Decision letter after peer review:
Thank you for submitting your article "Postnatal mechanical loading drives adaptation of tissues primarily through modulation of the non-collagenous matrix" for consideration by eLife. Your article has been reviewed by three peer reviewers, including Subburaman Mohan as the Reviewing Editor and Reviewer #1, and the evaluation has been overseen by Clifford Rosen as the Senior Editor.
The reviewers have discussed the reviews with one another and the Reviewing Editor has drafted this decision to help you prepare a revised submission.

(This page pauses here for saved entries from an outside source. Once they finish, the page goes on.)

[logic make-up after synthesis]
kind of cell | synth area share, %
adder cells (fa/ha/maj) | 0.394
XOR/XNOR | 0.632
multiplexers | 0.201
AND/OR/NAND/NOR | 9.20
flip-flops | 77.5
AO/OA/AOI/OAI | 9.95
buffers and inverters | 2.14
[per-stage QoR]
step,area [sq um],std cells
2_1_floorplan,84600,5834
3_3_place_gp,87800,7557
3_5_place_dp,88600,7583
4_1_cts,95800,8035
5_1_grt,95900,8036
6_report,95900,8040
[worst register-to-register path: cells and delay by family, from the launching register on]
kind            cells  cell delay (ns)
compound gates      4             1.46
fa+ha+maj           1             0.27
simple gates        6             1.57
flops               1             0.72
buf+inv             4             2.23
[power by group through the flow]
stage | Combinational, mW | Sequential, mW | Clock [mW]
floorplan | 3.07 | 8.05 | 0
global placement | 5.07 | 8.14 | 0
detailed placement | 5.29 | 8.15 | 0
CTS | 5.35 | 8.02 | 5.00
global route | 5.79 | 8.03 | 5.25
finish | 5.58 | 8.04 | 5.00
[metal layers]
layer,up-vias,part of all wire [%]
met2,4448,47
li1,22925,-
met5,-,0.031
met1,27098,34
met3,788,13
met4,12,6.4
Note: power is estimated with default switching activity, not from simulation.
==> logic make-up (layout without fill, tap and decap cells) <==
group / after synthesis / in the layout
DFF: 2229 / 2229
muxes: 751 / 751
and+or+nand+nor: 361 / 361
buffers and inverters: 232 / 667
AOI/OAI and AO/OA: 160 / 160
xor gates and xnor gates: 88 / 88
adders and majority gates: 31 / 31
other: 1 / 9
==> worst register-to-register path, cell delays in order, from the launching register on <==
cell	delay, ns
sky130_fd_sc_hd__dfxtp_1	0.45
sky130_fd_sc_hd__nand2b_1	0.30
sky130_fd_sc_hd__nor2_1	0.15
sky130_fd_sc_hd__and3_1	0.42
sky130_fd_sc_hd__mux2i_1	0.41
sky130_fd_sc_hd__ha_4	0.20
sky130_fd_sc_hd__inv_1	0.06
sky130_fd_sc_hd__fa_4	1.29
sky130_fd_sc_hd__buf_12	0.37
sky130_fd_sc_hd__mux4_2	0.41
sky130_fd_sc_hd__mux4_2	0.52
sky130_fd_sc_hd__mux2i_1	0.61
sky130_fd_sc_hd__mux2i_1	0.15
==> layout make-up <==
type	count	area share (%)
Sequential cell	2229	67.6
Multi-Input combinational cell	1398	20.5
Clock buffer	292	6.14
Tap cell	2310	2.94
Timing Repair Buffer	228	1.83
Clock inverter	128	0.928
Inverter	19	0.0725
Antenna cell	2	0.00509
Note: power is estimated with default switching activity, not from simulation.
[config.mk]
export PLATFORM = sky130hd
export DESIGN_NAME = lrutk_scan
export DESIGN_NICKNAME = d
export VERILOG_FILES = /design/src/sv/lrutk_scan.sv
export SDC_FILE = /design/constraint.sdc
export NUM_CORES = 1
export LEC_CHECK = 0
export BUFFER_PORTS_ARGS = -buffer_cell sky130_fd_sc_hd__buf_2
export CAP_MARGIN = 10
export CORE_AREA = 2 2 198 200
export DETAILED_ROUTE_END_ITERATION = 8
export DIE_AREA = 0 0 200 202
export GPL_TIMING_DRIVEN = 0
export SLEW_MARGIN = 25
export SYNTH_ARGS = -nofsm -noshare
export SYNTH_HDL_FRONTEND = slang
export SYNTH_SLANG_ARGS = --single-unit
[constraint.sdc]
create_clock -name vclk -period 5.5
set_clock_uncertainty 0.2 [all_clocks]
set_input_delay 0.275 -clock vclk [all_inputs]
set_output_delay 0.275 -clock vclk [all_outputs]
set_load 0.02 [all_outputs]
[src/sv/lrutk_scan.sv]
// Suffix OR over the match bits of the chain: bit i is set when some cell at
// position i or further down matched. Built as a log-depth prefix network.
// Depends on nothing outside this file.
module lrutk_scan #(
  parameter int N = 256
) (
  input  logic [N-1:0] match,
  output logic [N-1:0] below
);
  localparam int LEVELS = (N > 1) ? $clog2(N) : 1;

  logic [N-1:0] lvl [0:LEVELS];

  assign lvl[0] = match;

  for (genvar k = 0; k < LEVELS; k++) begin : g_level
    for (genvar i = 0; i < N; i++) begin : g_bit
      if (i + (1 << k) < N) begin : g_or
        assign lvl[k+1][i] = lvl[k][i] | lvl[k][i + (1 << k)];
      end else begin : g_pass
        assign lvl[k+1][i] = lvl[k][i];
      end
    end
  end

  assign below = lvl[LEVELS];

endmodule

=== Word-level counts from Yosys, hierarchy flattened ===
Index checks and enable logic that the tools add are counted.

* Muxes and demuxes: 0
* $add $sub $neg: 0
* Multipliers: 0
* Equal/unequal tests: 0
* Bitwise operators: 1793
* Shifts and indexed selects: 0
* Magnitude comparators: 0
* Reductions and logical operators: 0
* Divide/modulo/power cells: 0

{| class="wikitable"
|+ Operator list
! operator !! number
|-
| $or A1 B1 Y1 || 1793
|}

* Bits in latches: 0
* Word-level logic and storage cells: 1793
* Output and inout port bits: 256
* Register bits: 0
* Memories kept: 0
* Bits of input ports: 256
* Memory bits (read-only): 0
* Memory bits (writable): 0

=== Longest topological paths before layout ===
Gate-level depths: netlist of the first run.

* Word-level depth: 8
* Mapped depth: 8
* Mapped depth without buffers: 8

=== Worst setup path after synthesis of the first run ===
Ideal clock, no wire load.

* Kind: input-to-output
* Start point: in match[195]
* End point: out below[34]
* Arrival time: 2.894 ns
* Stages on the path: 6
* Setup slack: 2.131 ns
* Path through: or4_4 -> nor4_4 -> nor4b_4 -> nand4_1 -> or4_4 -> or4_4

* Longest elaborated chain between the ends: 8

{| class="wikitable"
|+ RTL lines
! item !! RTL line !! source
|-
| start: declaration || 7 || <nowiki>input logic [N-1:0] match,</nowiki>
|-
| $or A1 B1 Y1 (8 in a row) || 19 || <nowiki>assign lvl[k+1][i] = lvl[k][i] | lvl[k][i + (1 << k)];</nowiki>
|-
| end: declaration || 8 || <nowiki>output logic [N-1:0] below</nowiki>
|}

No other way between the ends.

=== Worst setup path after layout of the first run ===
* Start point: in match[131]
* End point: out below[27]

The elaborated chain is that of the path after synthesis.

As the editors have judged that your manuscript is of interest, but as described below that additional experiments are required before it is published, we would like to draw your attention to changes in our revision policy that we have made in response to COVID-19 (https://elifesciences.org/articles/57162). First, because many researchers have temporarily lost access to the labs, we will give authors as much time as they need to submit revised manuscripts. We are also offering, if you choose, to post the manuscript to bioRxiv (if it is not already there) along with this decision letter and a formal designation that the manuscript is "in revision at eLife". Please let us know if you would like to pursue this option. (If your work is more suitable for medRxiv, you will need to post the preprint yourself, as the mechanisms for us to do so are still in development.)
Summary:
While the reviewers have found the manuscript to be well written and the findings to be of interest to readers in the tendon biology field, the reviewers are in agreement that it needs to be revised by addressing the comments raised by the reviewers as below. In general, the reviewers found that while the mass spec data represents an advancement, it is not supported by functional analyses of the significance of the changes in TGF-β to tendon mechanical adaptation. The authors are invited to submit a revised version with additional experiments after a careful revision of the paper by addressing the comments given below. To guide the authors, it is critical for your group that 1) correlational analyses be performed between the expression and protein data from the mass spec data to support your major tenet, and 2) that knockdown of TGF-β in tenocytes be performed looking for changes in extracellular matrix proteins that would support the paper's major theme of functional effects of TGF-β. It is understood that other functional studies would be difficult in the equine model. Other concerns are noted below and can be addressed in a straightforward manner.
Reviewer #1:
In this study, Zamboulis et al. tested the hypothesis that the fiber and matrix phases of functionally distinct tendons (SDFT and CDET) have identical compositional profiles and mechanical properties during gestation and that tissue specialization in different tendons occurs as an adaptive response to mechanical loading. To test this prediction, they have studied the age-related changes in biochemical composition and structural adaptation using tendons from equine as model since they have been shown to be highly analogous to human Achilles tendons. The authors show that functional adaptation in tendons is predominantly reliant on adaptation of the metabolically active matrix phase and that TGF-β signaling is actively involved the ECM organization and functional adaptation following mechanical loading. This finding is interesting as one would have predicted a more predominant role for fibre phase since it is lot more abundant than the matrix phase.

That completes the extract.